# Quarterly Reporting - Q1 / 2023

### Notes

<details>
<summary>Open for notes</summary>
    
- Documentation for wmfdata-python can be found at: https://github.com/wikimedia/wmfdata-python
- A Kerberos connection needs to be made via `kinit` in a Jupyter Terminal for data access
  - The password is your Kerberos password
- This notebook is ran quarterly one week before the end of the quarter
  - A new repo is made in `wmde-analytics/reporting/quarterly` for the given period
  - Stakeholders are notified via email at the end of the run
  - Analytics is prompted via email to add analysis of the generated metrics
    
</details>

### Metrics

- Aggregates, one year retrospective aggregates and percentage change for the following:
  - Total items
  - Admins (interface-admin)
  - Bureaucrats
  - Property creators
  - Active editors (5 edits per month)
  - Items per active editor

In [70]:
from datetime import datetime
from dateutil.relativedelta import relativedelta
from math import ceil, floor

import numpy as np
import pandas as pd
import wmfdata as wmf

In [68]:
def percentage_change(first: str, second: str):
    change = round((second - first) / first, 4) * 100
    if change == 0:
        print("No change between the periods.")
    elif change > 0:
        print("{:.2f} percent increase between the periods.".format(change))
    elif change < 0:
        print("{:.2f} percent decrease between the periods.".format(change))
        
    if int(repr(change)[-1]) > 4:
        return ceil(change * 10 ** 2) / 10 ** 2
    
    else:
        return floor(change * 10 ** 2) / 10 ** 2

In [7]:
def get_first_date_of_quarter(t: str):
    """
    Returns a datetime.datetime string of the first date of the quarter.
    """
    month = int(str(t).split("-")[1])
    assert 1 <= month <= 12 , "An invalid date was passed."
    
    t = t.replace(day=1)
    
    if 1 <= month < 4:
        t = t.replace(month = 1)
    
    elif 4 <= month < 7:
        t = t.replace(month = 4)
    
    elif 7 <= month < 10:
        t = t.replace(month = 7)
    
    elif 10 <= month < 12:
        t = t.replace(month = 10)
    
    return t

In [8]:
# Define the time period for the report.
date_of_run = datetime.today()
first_date_current_q = get_first_date_of_quarter(date_of_run)
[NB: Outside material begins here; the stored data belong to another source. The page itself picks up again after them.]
File: src/flat_wrapper.sv
// flat-port wrapper written by rule: the top's interface ports become plain ports
module decode_regfile_flat 
#(
  parameter int DATA_W = 16,
  parameter int ADDR_W = 3
)
  (clk, rst, rf_rd_reg1, rf_rd_reg2, rf_issue_en, rf_issue_reg, rf_wr_en, rf_writereg, rf_regwritedata, rf_rd_data1, rf_rd_data2, rf_busy1, rf_busy2, rf_err);
  decode_regfile_if #(.DATA_W(DATA_W), .ADDR_W(ADDR_W)) rf_i ();
  input logic clk;
  input logic rst;
  input wire logic [$bits(rf_i.rd_reg1)-1:0] rf_rd_reg1;
  input wire logic [$bits(rf_i.rd_reg2)-1:0] rf_rd_reg2;
  input wire logic [$bits(rf_i.issue_en)-1:0] rf_issue_en;
  input wire logic [$bits(rf_i.issue_reg)-1:0] rf_issue_reg;
  input wire logic [$bits(rf_i.wr_en)-1:0] rf_wr_en;
  input wire logic [$bits(rf_i.writereg)-1:0] rf_writereg;
  input wire logic [$bits(rf_i.regwritedata)-1:0] rf_regwritedata;
  output wire logic [$bits(rf_i.rd_data1)-1:0] rf_rd_data1;
  output wire logic [$bits(rf_i.rd_data2)-1:0] rf_rd_data2;
  output wire logic [$bits(rf_i.busy1)-1:0] rf_busy1;
  output wire logic [$bits(rf_i.busy2)-1:0] rf_busy2;
  output wire logic [$bits(rf_i.err)-1:0] rf_err;
  assign rf_i.rd_reg1 = rf_rd_reg1;
  assign rf_i.rd_reg2 = rf_rd_reg2;
  assign rf_i.issue_en = rf_issue_en;
  assign rf_i.issue_reg = rf_issue_reg;
  assign rf_i.wr_en = rf_wr_en;
  assign rf_i.writereg = rf_writereg;
  assign rf_i.regwritedata = rf_regwritedata;
  assign rf_rd_data1 = rf_i.rd_data1;
  assign rf_rd_data2 = rf_i.rd_data2;
  assign rf_busy1 = rf_i.busy1;
  assign rf_busy2 = rf_i.busy2;
  assign rf_err = rf_i.err;
  decode_regfile #(.DATA_W(DATA_W), .ADDR_W(ADDR_W)) u_core (.clk(clk), .rst(rst), .rf(rf_i));
endmodule
===== src/rtl/lagarto_plic_pkg.sv =====
// Shared definitions for the per-target PLIC core: configuration select
// encodings, default sizing and the priority/ID field types.
package lagarto_plic_pkg;

  localparam int DEFAULT_NUM_SOURCES    = 32;
  localparam int DEFAULT_PRIORITY_WIDTH = 3;
  localparam int DEFAULT_ID_WIDTH       = $clog2(DEFAULT_NUM_SOURCES);

  // Configuration register select; the reserved code drops the write.
  typedef enum logic [1:0] {
    CFG_PRIORITY  = 2'd0,
    CFG_ENABLE    = 2'd1,
    CFG_THRESHOLD = 2'd2,
    CFG_RESERVED  = 2'd3
  } cfg_sel_e;

  typedef logic [DEFAULT_PRIORITY_WIDTH-1:0] priority_t;
  typedef logic [DEFAULT_ID_WIDTH-1:0]       id_t;

endpackage
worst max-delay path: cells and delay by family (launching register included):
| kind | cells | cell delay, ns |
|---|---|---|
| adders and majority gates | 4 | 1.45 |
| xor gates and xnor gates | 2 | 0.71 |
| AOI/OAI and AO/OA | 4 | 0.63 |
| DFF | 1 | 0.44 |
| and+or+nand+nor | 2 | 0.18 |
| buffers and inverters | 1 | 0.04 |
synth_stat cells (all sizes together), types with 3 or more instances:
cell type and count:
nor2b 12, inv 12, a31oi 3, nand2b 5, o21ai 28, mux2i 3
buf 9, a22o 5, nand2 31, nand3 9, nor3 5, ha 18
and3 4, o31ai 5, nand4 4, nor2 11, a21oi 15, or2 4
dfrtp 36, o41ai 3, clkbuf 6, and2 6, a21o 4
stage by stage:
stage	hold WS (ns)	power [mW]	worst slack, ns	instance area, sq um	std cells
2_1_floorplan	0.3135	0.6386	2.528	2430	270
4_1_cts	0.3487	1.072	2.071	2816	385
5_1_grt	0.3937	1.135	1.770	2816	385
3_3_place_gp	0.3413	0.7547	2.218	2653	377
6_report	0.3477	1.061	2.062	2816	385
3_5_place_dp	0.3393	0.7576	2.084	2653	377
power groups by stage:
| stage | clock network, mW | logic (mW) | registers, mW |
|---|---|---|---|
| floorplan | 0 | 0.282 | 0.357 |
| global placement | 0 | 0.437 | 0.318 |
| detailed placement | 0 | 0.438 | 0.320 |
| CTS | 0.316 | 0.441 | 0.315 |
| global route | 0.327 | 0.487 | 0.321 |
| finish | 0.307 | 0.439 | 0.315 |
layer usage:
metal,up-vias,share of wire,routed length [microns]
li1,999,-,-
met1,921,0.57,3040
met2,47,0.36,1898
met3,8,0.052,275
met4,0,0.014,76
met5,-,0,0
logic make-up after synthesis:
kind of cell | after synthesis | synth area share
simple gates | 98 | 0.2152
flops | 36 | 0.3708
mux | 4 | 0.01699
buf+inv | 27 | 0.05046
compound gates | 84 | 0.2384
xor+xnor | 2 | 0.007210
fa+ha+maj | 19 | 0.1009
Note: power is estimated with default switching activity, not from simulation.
<file path="config.mk">
export PLATFORM = sky130hd
export DESIGN_NAME = demux_1_4_stream_flat
export DESIGN_NICKNAME = d
export VERILOG_FILES = /design/src/rtl/demux_1_4_stream_pkg.sv /design/src/rtl/demux_1_4_stream_if.sv /design/src/rtl/demux_1_4_stream_slot.sv /design/src/rtl/demux_1_4_stream.sv /design/src/flat_wrapper.sv
export SDC_FILE = /design/constraint.sdc
export NUM_CORES = 1
export LEC_CHECK = 0
export BUFFER_PORTS_ARGS = -buffer_cell sky130_fd_sc_hd__buf_2
export CORE_ASPECT_RATIO = 1.2
export CORE_UTILIZATION = 50
export DETAILED_ROUTE_END_ITERATION = 10
export PLACE_DENSITY = 0.83
export SETUP_SLACK_MARGIN = 0.4
export SLEW_MARGIN = 20
export SYNTH_ARGS = -nofsm -noshare
export SYNTH_HDL_FRONTEND = slang
export SYNTH_SLANG_ARGS = --single-unit
</file>
<file path="constraint.sdc">
create_clock -name clk -period 4.2 [get_ports clk]
set_input_delay 0.21 -clock clk [delete_from_list [all_inputs] [get_ports clk]]
set_output_delay 0.21 -clock clk [all_outputs]
set_load 0.01 [all_outputs]
</file>
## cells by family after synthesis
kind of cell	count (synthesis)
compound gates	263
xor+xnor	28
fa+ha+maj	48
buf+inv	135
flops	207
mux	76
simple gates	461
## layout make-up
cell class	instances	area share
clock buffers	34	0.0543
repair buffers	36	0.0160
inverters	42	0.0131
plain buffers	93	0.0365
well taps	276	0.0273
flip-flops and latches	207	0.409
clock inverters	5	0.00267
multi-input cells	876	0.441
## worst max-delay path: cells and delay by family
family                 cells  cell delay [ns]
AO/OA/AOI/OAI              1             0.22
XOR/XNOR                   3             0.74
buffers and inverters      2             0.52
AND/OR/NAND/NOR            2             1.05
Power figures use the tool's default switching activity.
# Get values needed for subsetting.
last_date_last_q  = first_date_current_q - relativedelta(days = 1)
first_date_last_q = first_date_current_q - relativedelta(months = 3)
last_date_2q_ago = first_date_last_q - relativedelta(days = 1)
first_date_2q_ago = first_date_last_q - relativedelta(months = 3)

last_date_last_q_1y_ago = last_date_last_q - relativedelta(years = 1)
first_date_last_q_1y_ago = first_date_last_q - relativedelta(years = 1)
last_date_2q_ago_1y_ago = last_date_2q_ago - relativedelta(years = 1)
first_date_2q_ago_1y_ago = first_date_2q_ago - relativedelta(years = 1)

# Convert to strings for usage within query f-strings.
# Note that months are for snapshots and dates are for event_timestamps. 
last_date_last_q = last_date_last_q.strftime('%Y-%m-%d')
last_month_last_q = "-".join(last_date_last_q.split("-")[:-1])
first_date_last_q = first_date_last_q.strftime('%Y-%m-%d')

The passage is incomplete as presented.